A Quinton catheter is a large-bore, non-tunneled central line catheter in a central vein to give immediate access for hemodialysis or other high-flow blood therapies. Developed in the early 1980s as an all-silicone upgrade to the external Quinton–Scribner shunt, the device became the template for modern temporary and tunnelled dialysis catheters. The device is available in several French sizes (a measurement of catheter diameter), can be inserted through the neck, chest or groin, and delivers pump rates adequate for full intermittent hemodialysis. Because infection and clotting remain common, current guidelines regard it as a short-term bridge until a fistula, graft or peritoneal catheter can be established.

==History and development==

The Quinton catheter is named after Wayne Everett Quinton (1921–2015), a bioengineer at the University of Washington who helped create hemodialysis access for patients with kidney failure. He worked with the physicians Belding Scribner and David Dillard to develop a surgically implanted device that allowed regular dialysis. Catheters bearing his name have been used for chronic dialysis since the mid-1980s.

==Design and variants==

A Quinton catheter is a large-bore, double-lumen (having two separate channels) central venous catheter that provides rapid extracorporeal blood flow for hemodialysis, hemofiltration or plasmapheresis when permanent vascular access is not yet available. Developed in the early 1980s by the Quinton Instrument Company as a silicone-based successor to the external Quinton–Scribner arteriovenous shunt, the device popularised the concept of "permcath" and became a prototype for today's non-tunnelled "vascath" and tunnelled cuffed dialysis catheters. Modern lines are manufactured in sizes from 8 Fr paediatric sets to 14 Fr adult sets, incorporate arterial and venous lumens (inflow and outflow channels) separated by a septum, and may include a Dacron cuff that promotes fibrous ingrowth to anchor the tunnelled version and reduce bacterial ingress.

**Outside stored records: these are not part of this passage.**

===== src/verilog/hbl_regs.vh =====
`ifndef HBL_REGS_VH
`define HBL_REGS_VH
`define HBL_DATA_W 16
`define HBL_FIFO_DEPTH 16
`define HBL_FIFO_AW 4
`define HBL_IF_FOUR 2'h0
`define HBL_IF_TWO 2'h1
`define HBL_IF_ONE 2'h2
`define HBL_IF_SYS 2'h3
`define HBL_LAST_POS 2'h3
`endif


===== src/verilog/hbl_seq.v =====
`timescale 1ns/1ps
`include "hbl_regs.vh"

module hbl_fifo #(
  parameter WIDTH = 18,
  parameter DEPTH = 16,
  parameter AW = 4
) (
  input wire ref_clk,
  input wire rstn,
  input wire clr,
  input wire [WIDTH-1:0] in_data,
  input wire in_valid,
  output wire in_ready,
  output wire [WIDTH-1:0] out_data,
  output wire out_valid,
  input wire out_ready
);
  reg [WIDTH-1:0] mem [0:DEPTH-1];
  reg [AW:0] wr_r;
  reg [AW:0] rd_r;
  wire full = (wr_r[AW] != rd_r[AW]) && (wr_r[AW-1:0] == rd_r[AW-1:0]);
  wire empty = (wr_r == rd_r);
  wire push = in_valid && !full;
  wire pop = out_valid && out_ready;
  assign in_ready = !full;
  assign out_valid = !empty;
  assign out_data = mem[rd_r[AW-1:0]];
  always @(posedge ref_clk) begin
    if (push) begin
      mem[wr_r[AW-1:0]] <= in_data;
    end
  end
  always @(posedge ref_clk) begin
    if (!rstn || clr) begin
      wr_r <= {(AW+1){1'b0}};
      rd_r <= {(AW+1){1'b0}};
    end else begin
      if (push) begin
        wr_r <= wr_r + 1'b1;
      end
      if (pop) begin
        rd_r <= rd_r + 1'b1;
      end
    end
  end
endmodule // hbl_fifo

module hbl_seq (
  input wire ref_clk,
  input wire rstn,
  input wire host_reset,
  input wire clock_ratio_strap,
  input wire cycle_strobe_n,
  input wire burst_ready_n,
  input wire write_cycle,
  input wire [1:0] interleave,
  input wire [1:0] start_sel,
  input wire [15:0] host_data_bus,
  input wire latch_ready,
  output reg [3:0] latch_close_r,
  output reg [15:0] latch_data_r,
  output reg sys_access_r,
  output reg next_word_req_r,
  output reg seq_active_r,
  output reg [1:0] seq_pos_r,
  output reg op_phase_r,
  output reg fifo_ready_r
);
  reg strap_r;
  reg strap_taken_r;
  reg div_r;
  reg strobe_d_r;
  reg [1:0] if_r;
  reg [1:0] sel_r;
  reg done_r;
  reg [1:0] pos_nxt;
  reg [1:0] lat_nxt;
  wire fifo_in_ready;
  wire [17:0] fifo_out_data;
  wire fifo_out_valid;
  wire [3:0] close_sel;
  wire strap_now = strap_taken_r ? strap_r : clock_ratio_strap;
  // 2x clock halves to operating phase
  wire op_edge = strap_now | div_r;
  wire cyc_end = !strobe_d_r && cycle_strobe_n;
  wire kill = !rstn || host_reset || cyc_end;
  // words of an ended cycle are dropped with it
  wire fifo_clr = host_reset || cyc_end;
  wire rdy = op_edge && !burst_ready_n && !cycle_strobe_n;
  wire first = rdy && !seq_active_r;
  wire [1:0] eff_if = first ? interleave : if_r;
  wire [1:0] eff_sel = first ? start_sel : sel_r;
  wire [1:0] pos_use = first ? 2'h0 : pos_nxt;
  wire take = rdy && !done_r && (eff_if != `HBL_IF_SYS);
  wire wr_push = take && write_cycle;
  always @* begin
    pos_nxt = seq_pos_r + 2'h1;
    case (eff_if)
      `HBL_IF_FOUR: lat_nxt = eff_sel ^ pos_use;
      `HBL_IF_TWO: lat_nxt = {eff_sel[1], eff_sel[0] ^ pos_use[0]};
      `HBL_IF_ONE: lat_nxt = eff_sel;
      default: lat_nxt = 2'h0;
    endcase
  end
  hbl_fifo #(.WIDTH(18), .DEPTH(`HBL_FIFO_DEPTH), .AW(`HBL_FIFO_AW)) u_fifo (
    .ref_clk(ref_clk),
    .rstn(rstn),
    .clr(fifo_clr),
    .in_data({lat_nxt, host_data_bus}),
    .in_valid(wr_push),
    .in_ready(fifo_in_ready),
    .out_data(fifo_out_data),
    .out_valid(fifo_out_valid),
    .out_ready(latch_ready)
  );
  always @(posedge ref_clk) begin
    if (!rstn) begin
      strap_r <= 1'b1;
      strap_taken_r <= 1'b0;
    end else if (!strap_taken_r) begin
      strap_r <= clock_ratio_strap;
      strap_taken_r <= 1'b1;
    end
  end
  always @(posedge ref_clk) begin
    if (!rstn) begin
      div_r <= 1'b0;
    end else begin
      div_r <= strap_now ? 1'b0 : ~div_r;
    end
  end
  always @(posedge ref_clk) begin
    // starts high so release gives no false cycle end
    if (!rstn) begin
      strobe_d_r <= 1'b1;
    end else begin
      strobe_d_r <= cycle_strobe_n;
    end
  end
  // one select line per write latch
  genvar gi;
  generate
    for (gi = 0; gi < 4; gi = gi + 1) begin : g_close
      assign close_sel[gi] = ({30'h0, fifo_out_data[17:16]} == gi);
    end
  endgenerate
  always @(posedge ref_clk) begin
    latch_close_r <= 4'h0;
    if (!rstn) begin
      op_phase_r <= 1'b0;
      fifo_ready_r <= 1'b0;
      latch_data_r <= 16'h0000;
    end else begin
      op_phase_r <= op_edge;
      fifo_ready_r <= fifo_in_ready;
      latch_data_r <= fifo_out_data[15:0];
      // one latch closes per drained word
      if (fifo_out_valid && latch_ready) begin
        latch_close_r <= close_sel;
      end
    end
  end
  always @(posedge ref_clk) begin
    if (kill) begin
      seq_active_r <= 1'b0;
      if_r <= 2'h0;
      sel_r <= 2'h0;
      sys_access_r <= 1'b0;
    end else if (first) begin
      seq_active_r <= 1'b1;
      if_r <= interleave;
      sel_r <= start_sel;
      sys_access_r <= (interleave == `HBL_IF_SYS);
    end
  end
  always @(posedge ref_clk) begin
    if (kill) begin
      next_word_req_r <= 1'b0;
    end else begin
      next_word_req_r <= take && !write_cycle;
    end
  end
  always @(posedge ref_clk) begin
    if (kill) begin
      seq_pos_r <= 2'h0;
      done_r <= 1'b0;
    end else begin
      // advance, stop after fourth
      // a full fifo holds the position; the host must watch fifo_ready_r
      if (take && (!write_cycle || fifo_in_ready)) begin
        seq_pos_r <= pos_use;
        if (pos_use == `HBL_LAST_POS) begin
          done_r <= 1'b1;
        end
      end
    end
  end
endmodule // hbl_seq

===== config.mk =====
export PLATFORM = sky130hd
export DESIGN_NAME = hbl_seq
export DESIGN_NICKNAME = d
export VERILOG_FILES = /design/src/verilog/hbl_seq.v
export VERILOG_INCLUDE_DIRS = /design/src /design/src/verilog
export SDC_FILE = /design/constraint.sdc
export NUM_CORES = 1
export LEC_CHECK = 0
export BUFFER_PORTS_ARGS = -buffer_cell sky130_fd_sc_hd__buf_2
export CAP_MARGIN = 20
export CORE_MARGIN = 2
export CORE_UTILIZATION = 55
export CTS_CLUSTER_DIAMETER = 40
export CTS_CLUSTER_SIZE = 25
export DETAILED_ROUTE_END_ITERATION = 10
export PLACE_DENSITY = 0.72
export SLEW_MARGIN = 10
export SYNTH_ARGS = -nofsm -noshare
export SYNTH_HDL_FRONTEND = slang
export SYNTH_SLANG_ARGS = --single-unit

===== constraint.sdc =====
create_clock -name ref_clk -period 4 [get_ports ref_clk]
set_clock_uncertainty 0.05 [all_clocks]
set_input_delay 0.4 -clock ref_clk [delete_from_list [all_inputs] [get_ports ref_clk]]
set_output_delay 0.4 -clock ref_clk [all_outputs]
set_load 0.01 [all_outputs]

==> results.toml, run 1 <==
[power]
clkPwrFrac_pct = 46.5
p_int_mw = 5.96
leakagePower_nw = 4.75
switching_share_pct = 19.9
p_sw_mw = 1.48
ir_worst_vdd_uv = 336
p_per_area_nw_per_um2 = 503
pwr-share-seq_pct = 51.7
p_comb_share_pct = 1.8

[layout]
ff_latch_area_um2 = 9660
instances_no_fill = 1018
final_common_cell = "edfxtp_1"
multiInputGateArea_um2 = 3010
final_cell_mix = "edfxtp_1 (288), mux4_2 (89), buf_2 (54), dfxtp_1 (47), clkbuf_16 (41)"
nets = 738
fillerInstances = 1508
drive_above_1_share_pct = 34.5
insertedDiodeCount = 0
area_growth_syn_to_layout_pct = 15.9

[clock_network]
clkLatencyLatePin_ns = 0.52
postCtsSetupRepairBufs = 0
clkTransAtPathRegs_ns = 0.06
cts_tree = "done"
ctsRootBufferMaster = "clkbuf_16"
hold_buffers = 0
cts.path.max_buffers = 3
ctsHtreeMaxLevel = 2
numClockSinks = 338
cts_made_buffers = 38
cts_resized = 0

[floorplan]
dieArea_um2 = 24500
core_region_area_um2 = 22700
dieWidth_um = 156
ios = 55
start_util_pct = 56.3
die_y_um = 156
rows = 55

[synth]
ys.flop_type = "edfxtp_1"
synthTopCellsByArea = "edfxtp_1 (68%), mux4_2 (16%), dfxtp_1 (7.8%), nor2_1 (0.79%), and2_1 (0.78%)"
yosysWarnings = 0
ys_types = 42
ys_ff_latch = 338
syn-num-nets = 651
async_flop_share_pct = 0
postSynthAreaPerCell_um2 = 20.7
yosys.area.top_type = "edfxtp_1"
syn-cell-area_um2 = 12800
synth_seq_area_share_pct = 75.5
synth_edf_count = 288
synth_top_area_share_pct = 67.7
synth_cells = 618

[worst_setup_path]
cp_max_fo = 12
worst_setup_path_start_kind = "flop"
criticalPathCategory = "flop to flop"
cp.required_ns = 4.16
end_kind = "flop"
r2r_setup_slack_ns = 0.85
arrival_ns = 3.31

[placement]
dp_cells = 950
io_buffer_count = 54
routabilityCongestion = 0.826
dp_hpwl_mm = 15.2

[timing]
hold_violations = 0
setup_viol = 0
tightest_slew_ns = 0.928
period_share_pct = 78.7
fmaxAchievable_ghz = 0.318
maxSlewViolCount = 0
fin_crit_ns = 3.15
setup_tns_ns = 0
rsz0062_at_grt = "no"
slew_headroom_pct = 38.2

[routing]
ant_nets = 0
vias_per_cell = 6.16
via_count = 6271
drt-total-wl_mm = 26.2
drt-initial-drc-count = 520
avgRoutedWirePerCell_um = 25.8
dr.pass1.iters = 6
drc = 0

[global_route]
grt_pass1_wl_mm = 39.8
grt_max_degree = 41
grt.overflow.total = 0
track_usage_pct = 22.5
antenna_found_initial = 0
grt_pass1_vias = 6518

[worst_hold_path]
hold_class = "input port to flop"

[job]
maxCapViolations = 0

[outcome]
status = "finished, final reports clean"
## path summary, 6_finish.rpt
path	from	endpoint	cells after the start
setup reg to reg	u_fifo.wr_r[2]	u_fifo.mem[0][10]	6
hold reg to reg	div_r	div_r	1
setup / recovery	u_fifo.wr_r[2]	u_fifo.mem[0][10]	6
hold / removal	cycle_strobe_n	strobe_d_r	2
## power by group through the flow
stage                     combinational (mW)  sequential [mW]  clock (mW)
after CTS                              0.137             3.85        3.52
after global routing                   0.150             3.84        3.64
after global placement                 0.130             3.92           0
final                                  0.136             3.85        3.46
after detailed placement               0.137             3.92           0
after floorplan                       0.0512             3.92           0
## routing by layer
metal | up-vias | GRT usage (%) | share of wire [%]
li1 | 2703 | - | -
met1 | 3308 | 29.8 | 41
met2 | 207 | 38.1 | 51
met3 | 53 | 4.21 | 5.2
met4 | 0 | 7.78 | 3.0
met5 | - | 0 | 0
## worst max-delay path: stages (launching register included)
cell and delay (ns):
dfxtp_1 0.58, xnor2_1 0.15, and4_1 0.29, a2111oi_4 0.56
nand2_1 0.26, nor3_2 0.61, buf_4 0.34
## synth_stat cells (2+ instances only)
master	instances
a21oi_1	16
and3_1	2
dfxtp_1	50
nor3_1	6
nand4_1	3
nand2b_1	6
o31ai_1	2
ha_1	5
nand3b_1	3
mux4_2	89
mux2i_1	3
clkbuf_1	16
and4_1	4
and2_1	16
nand3_1	7
buf_2	10
o211ai_1	4
xnor2_1	7
inv_1	9
o21ai_0	4
xor2_1	4
edfxtp_1	288
nand2_1	18
nor2_1	27
a21boi_0	2
## layout make-up
| class | instances | area share, % |
|---|---|---|
| flip-flops and latches | 338 | 65.2 |
| multi-input cells | 242 | 20.3 |
| clock buffers | 41 | 6.93 |
| repair buffers | 76 | 3.11 |
| well taps | 285 | 2.41 |
| clock inverters | 27 | 1.80 |
| inverters | 9 | 0.228 |
## sequential cells by signal (all words and copies together), names as in the netlist, 2 cells and up, named ones only
name           flops
latch_data_r      16
u_fifo.wr_r        5
u_fifo.mem       288
latch_close_r      4
if_r               2
u_fifo.rd_r        5
seq_pos_r          2
sel_r              2
## kinds of logic (layout without fill, tap and decap cells)
kind of cell | Yosys count | count (layout) | synth area share [%]
AO/OA/AOI/OAI | 34 | 34 | 1.89
XOR/XNOR | 11 | 11 | 0.754
adder cells (fa/ha/maj) | 5 | 5 | 0.490
buffers and inverters | 38 | 153 | 1.30
flip-flops | 338 | 338 | 75.5
multiplexers | 92 | 92 | 15.9
AND/OR/NAND/NOR | 100 | 100 | 4.10
## metrics by stage
| step | total power [mW] | utilization (%) | instance area (µm²) | setup WS (ns) | hold slack [ns] |
|---|---|---|---|---|---|
| global placement | 4.05 | 59.5 | 13500 | 1.01 | 0.349 |
| finish | 7.44 | 65.2 | 14800 | 0.854 | 0.0879 |
| floorplan | 3.98 | - | 12800 | 0.702 | 0.341 |
| detailed placement | 4.06 | 59.5 | 13500 | 0.897 | 0.369 |
| CTS | 7.50 | 65.2 | 14800 | 0.892 | 0.0765 |
| global route | 7.64 | 65.2 | 14800 | 0.697 | 0.111 |
Power figures use the tool's default switching activity.
==> inputs of run 2 (changes only) <==
==> constraint.sdc (replaced) <==
create_clock -name ref_clk -period 3.03 [get_ports ref_clk]
set_clock_uncertainty 0.05 [all_clocks]
set_input_delay 0.303 -clock ref_clk [delete_from_list [all_inputs] [get_ports ref_clk]]
set_output_delay 0.303 -clock ref_clk [all_outputs]
set_load 0.01 [all_outputs]
==> run 2 against run 1 <==
Net effect:
- wire length grew 0.81%
- hold slack worse by 0.058 ns
- non-clock buffer count increased by 16
- fmax is 14% higher
- largest power group unchanged
- highest routed layer unchanged
- combinational power increased by 43%
- power rose by 31%
- utilization rose by 0.62 points
==> results.toml, run 2 (synthesis gave the netlist of run 1 again) <==
[outcome]
status = "finished, final reports clean"

[routing]
avgRoutedWirePerCell_um = 25.5
via_count = 6388
ant_nets = 0
drt-initial-drc-count = 532
drc = 0
dr.pass1.iters = 4
drt-total-wl_mm = 26.4
vias_per_cell = 6.17

[worst_hold_path]
hold_class = "input port to flop"

[clock_network]
ctsHtreeMaxLevel = 2
cts_tree = "done"
cts_made_buffers = 37
clkLatencyLatePin_ns = 0.51
cts.path.max_buffers = 3
numClockSinks = 338
clkTransAtPathRegs_ns = 0.06
postCtsSetupRepairBufs = 0
ctsRootBufferMaster = "clkbuf_16"

[floorplan]
core_region_area_um2 = 22700
start_util_pct = 56.3
die_y_um = 156
ios = 55
dieArea_um2 = 24500
dieWidth_um = 156
rows = 55

[timing]
period_share_pct = 91.4
fmaxAchievable_ghz = 0.361
setup_tns_ns = 0
maxSlewViolCount = 0
setup_viol = 0
slew_headroom_pct = 61.7
hold_violations = 0
tightest_slew_ns = 0.571
fin_crit_ns = 2.77
rsz0062_at_grt = "no"

[worst_setup_path]
criticalPathCategory = "flop to flop"
cp.required_ns = 3.15
cpPeakStageDelay_ns = 0.59
cp_slowest_cell = "dfxtp_1"
arrival_ns = 2.89
cp_max_fo = 18
worstPathCellList = "xnor2_1, and4_1, a2111oi_4, nand2_1, nor3_2, buf_4"
worst_setup_path_start_kind = "flop"
end_kind = "flop"

[global_route]
grt_pass1_vias = 6603
grt_max_degree = 70
grt.overflow.total = 0
track_usage_pct = 22.6
grt_pass1_wl_mm = 40.1
antenna_found_initial = 1

[layout]
multiInputGateArea_um2 = 3020
fillerInstances = 1440
drive_above_1_share_pct = 34.6
area_growth_syn_to_layout_pct = 17.0
ff_latch_area_um2 = 9660
largest_reg_flops = 288
fin_area_um2 = 14900
nets = 753
final_common_cell = "edfxtp_1"
final_cell_mix = "edfxtp_1 (288), mux4_2 (89), buf_2 (54), dfxtp_1 (47), clkbuf_16 (39)"

[power]
p_per_area_nw_per_um2 = 653
leakagePower_nw = 4.83
ir_worst_vdd_uv = 387

[job]
maxCapViolations = 0

[placement]
routabilityCongestion = 0.819
dp_hpwl_mm = 16.5
placed_area_um2 = 13600
io_buffer_count = 54
## run 2: cell count changes in the layout (fill, tap and decap cells not counted), sizes merged
cell         previous run  this run
bufinv                  3         4
buf                    76        87
inv                    13        12
clkinv                 13        14
diode                   0         1
dlygate4sd3             0         4
clkbuf                 41        45
clkinvlp                7         3
## run 2: through the flow
stage	utilization [%]	instances	hold slack [ns]	worst slack (ns)	power (mW)
2_1_floorplan	-	618	0.281	-0.182	5.25
3_3_place_gp	60.1	960	0.349	0.360	5.35
3_5_place_dp	60.1	960	0.364	0.219	5.36
4_1_cts	65.7	1032	0.0146	0.208	9.81
5_1_grt	65.8	1035	0.0306	0.0630	10.0
6_report	65.8	1035	0.0301	0.260	9.75
## run 2: cell type report
class                      count  area share, %
antenna                        1         0.0167
clock buffer                  44           6.72
clock inverter                24           1.61
inverter                       9          0.226
multi-input combinational    242           20.2
sequential                   338           64.6
tap                          285           2.39
timing repair buffer          92           4.29
## run 2: final timing paths
kind | startpoint | endpoint | slack (ns) | cells after the start
worst max-delay path | u_fifo.wr_r[3] | u_fifo.mem[2][10] | 0.26 | 6
worst min-delay path | interleave[0] | if_r[0] | 0.03 | 3
worst min register to register | div_r | div_r | 0.37 | 1
worst max register to register | u_fifo.wr_r[3] | u_fifo.mem[2][10] | 0.26 | 6
## run 2: layer usage
metal	GRT usage, %	wire length, µm	up-vias
li1	-	-	2720
met1	32.6	11100	3356
met2	35.7	12900	270
met3	5.10	1980	42
met4	5.64	483	0
met5	0	0	-
## run 2: worst max-delay path: cells and delay by family (launching register included)
kind	cells	cell delay [ns]
compound gates	1	0.56
buf+inv	1	0.34
flops	1	0.59
simple gates	3	0.74
xor+xnor	1	0.14
## run 2: power by group
part,switching (mW),total (mW),internal [mW]
clock,1.76,4.48,2.73
sequential,0.00897,5.08,5.07
combinational,0.132,0.194,0.0623
total,1.90,9.75,7.86
## run 2: what timing repair did
item / in CTS / in global routing
hold endpoints to repair: 4 / 0
hold buffers: 4 / 0
endpoints found under the setup margin: 0 / 7
gates resized for setup: 0 / 1
==> inputs of run 3 (changes only) <==
--- a/config.mk
+++ b/config.mk
@@ -9,11 +9,11 @@
 export BUFFER_PORTS_ARGS = -buffer_cell sky130_fd_sc_hd__buf_2
 export CAP_MARGIN = 20
 export CORE_MARGIN = 2
-export CORE_UTILIZATION = 55
+export CORE_UTILIZATION = 61
 export CTS_CLUSTER_DIAMETER = 40
 export CTS_CLUSTER_SIZE = 25
 export DETAILED_ROUTE_END_ITERATION = 10
-export PLACE_DENSITY = 0.72
+export PLACE_DENSITY = 0.79
 export SLEW_MARGIN = 10
 export SYNTH_ARGS = -nofsm -noshare
 export SYNTH_HDL_FRONTEND = slang
==> run 3 against run 2 <==
Net effect:
- first-iteration DRC count is 27% higher
- setup slack worse by 0.091 ns
- clock power is 4% higher
- via count is 2.0% higher
- sequential share of layout area is 0.062 points lower
- critical endpoint is now u_fifo.mem[13][3]
==> results.toml, run 3 (synthesis gave the netlist of run 1 again) <==
[outcome]
status = "finished, final reports clean"

[floorplan]
dieArea_um2 = 22100
dieWidth_um = 149
rows = 52
start_util_pct = 62.7
core_region_area_um2 = 20400
ios = 55
die_y_um = 149

[worst_setup_path]
arrival_ns = 3.01
worst_setup_path_start_kind = "flop"
cp.required_ns = 3.17
criticalPathCategory = "flop to flop"
end_kind = "flop"
cp_max_fo = 18

[timing]
period_share_pct = 94.4
setup_viol = 0
holdWs_ns = 0.0277
maxSlewViolCount = 0
hold_violations = 0
slew_headroom_pct = 45.2
setup_tns_ns = 0
fmaxAchievable_ghz = 0.349
rsz0062_at_grt = "no"
fin_crit_ns = 2.86
worst_slack_ns = 0.168
tightest_slew_ns = 0.822

[placement]
dp_hpwl_mm = 16.5
io_buffer_count = 54
dpl_worst_slack_ns = 0.288
routabilityCongestion = 0.843
dp_cells = 945

[clock_network]
cts_resized = 0
cts_made_buffers = 38
ctsRootBufferMaster = "clkbuf_16"
cts.path.max_buffers = 3
ctsHtreeMaxLevel = 2
clkLatencyLatePin_ns = 0.53
cts_tree = "done"
clkTransAtPathRegs_ns = 0.06
numClockSinks = 338

[routing]
wl_met3_mm = 2.41
wl_met1_mm = 10.6
drt-total-wl_mm = 27.2
vias_per_cell = 6.39
dr.max_layer_used = "met4"
avgRoutedWirePerCell_um = 26.7
wl_met2_mm = 13.5
drt-initial-drc-count = 675
via_count = 6513
drc = 0
ant_nets = 0
dr.pass1.iters = 6

[power]
p_comb_share_pct = 2.0
p_int_mw = 7.87
p_total_mw = 9.92
p_sw_mw = 2.06
leakagePower_nw = 4.86
pwr-share-seq_pct = 51.1
ir_worst_vdd_uv = 574
clkPwrFrac_pct = 46.9
p_per_area_nw_per_um2 = 663
switching_share_pct = 20.7

[layout]
ff_latch_area_um2 = 9650
area_growth_syn_to_layout_pct = 17.1
largest_reg_flops = 288
final_common_cell = "edfxtp_1"
multiInputGateArea_um2 = 3020
nets = 754
drive_above_1_share_pct = 35.3
final_cell_mix = "edfxtp_1 (288), mux4_2 (89), buf_2 (54), dfxtp_1 (48), clkbuf_16 (39)"
fillerInstances = 1132
insertedDiodeCount = 0
instances_no_fill = 1020

[global_route]
grt_max_degree = 54
grt_pass1_vias = 6652
track_usage_pct = 25.7
grt.overflow.total = 0
antenna_found_initial = 0
grt_pass1_wl_mm = 40.7

[worst_hold_path]
hold_class = "input port to flop"

[job]
maxCapViolations = 0
==> run 3: cell types whose count changed in the layout (fill, tap and decap cells not counted), sizes merged <==
cell / change
bufinv: -1
clkbuf: -2
clkinvlp: -1
diode: -1
dlygate4sd3: +1
inv: +4
==> run 3: power by group through the flow <==
stage | registers, mW | logic, mW | clock network, mW
floorplan | 5.18 | 0.0676 | 0
global route | 5.07 | 0.215 | 4.91
CTS | 5.08 | 0.195 | 4.72
global placement | 5.17 | 0.177 | 0
detailed placement | 5.18 | 0.188 | 0
finish | 5.08 | 0.198 | 4.65
==> run 3: final timing paths <==
check / start / end / slack [ns] / cells after the start
worst max register to register: u_fifo.wr_r[2] / u_fifo.mem[13][3] / 0.17 / 6
worst max-delay path: u_fifo.wr_r[2] / u_fifo.mem[13][3] / 0.17 / 6
worst min register to register: sys_access_r / sys_access_r / 0.41 / 2
worst min-delay path: start_sel[0] / sel_r[0] / 0.03 / 3
==> run 3: final cells by class <==
class,count,area share [%]
Sequential cell,338,64.5
Multi-Input combinational cell,242,20.2
Inverter,9,0.226
Clock inverter,26,2.01
Tap cell,270,2.26
Timing Repair Buffer,92,4.05
Clock buffer,43,6.76
==> run 3: per-layer routing <==
layer	global-route usage, %	vias up
met5	0	-
met4	8.00	0
met1	35.7	3368
met3	6.01	62
li1	-	2738
met2	41.4	345
==> run 3: critical path: stages, from the launching register on <==
cell	delay [ns]
dfxtp_1	0.63
xnor2_1	0.18
and4_1	0.29
a2111oi_4	0.59
nand2_1	0.30
nor2_2	0.20
buf_4	0.30
==> run 3: stage by stage <==
| stage | util (%) | cell area (µm²) |
|---|---|---|
| 6_report | 73.5 | 15000 |
| 5_1_grt | 73.5 | 15000 |
| 4_1_cts | 73.4 | 15000 |
| 3_5_place_dp | 66.7 | 13600 |
| 3_3_place_gp | 66.7 | 13600 |
| 2_1_floorplan | - | 12800 |
==> run 3: repair_timing <==
item	in CTS	in global routing
endpoints found under the setup margin	0	0
setup buffers	0	0
endpoints found under the hold margin	5	0
hold buffers	5	0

Advances since 2010 include step-tip, split-tip and symmetric-tip derivatives designed to reduce recirculation and shear, as well as surface modifications with heparin or antimicrobial agents aimed at lowering thrombosis and infection rates; early clinical series suggest modest flow improvements but no clear survival advantage over the conventional design.

==Insertion sites and dwell limits==

Recommended insertion sites mirror other central lines: the right internal jugular vein is preferred for its straight course and lower stenosis risk, while short-term femoral placement is reserved for bedridden patients. KDOQI guidelines (Kidney Disease Outcomes Quality Initiative clinical practice standards) advise limiting non-tunnelled Quinton dwell time to fewer than 14 days in the neck and fewer than 5 days in the groin.

==Clinical uses==

The catheter serves three main roles: (i) emergency renal-replacement therapy in acute kidney injury, (ii) interim access during maturation of an arteriovenous fistula or graft, and (iii) long-term access in patients unsuitable for surgical fistulisation because of severe vascular disease or limited life expectancy. Its paired lumens support pump flows of 250–400 millilitres per minute, allowing adequate clearance targets on intermittent dialysis schedules, while the silicone wall minimises thrombogenicity at the expense of some kink resistance.

==Complications==

Major complications parallel those of other haemodialysis catheters: catheter-related bloodstream infection (overall incidence 2–5 per 1000 days of catheter use), intraluminal thrombosis, fibrin-sheath formation, central venous stenosis and mechanical dysfunction from kinking or malposition. Outcome studies summarised in recent reviews report primary patency rates (the proportion staying open and functional) of 50–70% at 90 days and infection-related removal in roughly 10–15% of catheters, figures comparable with other cuffed devices but markedly inferior to arteriovenous access. Consequently, contemporary guidelines frame the Quinton catheter as a bridge rather than a destination access and recommend prompt transition to fistula, graft or peritoneal dialysis once feasible.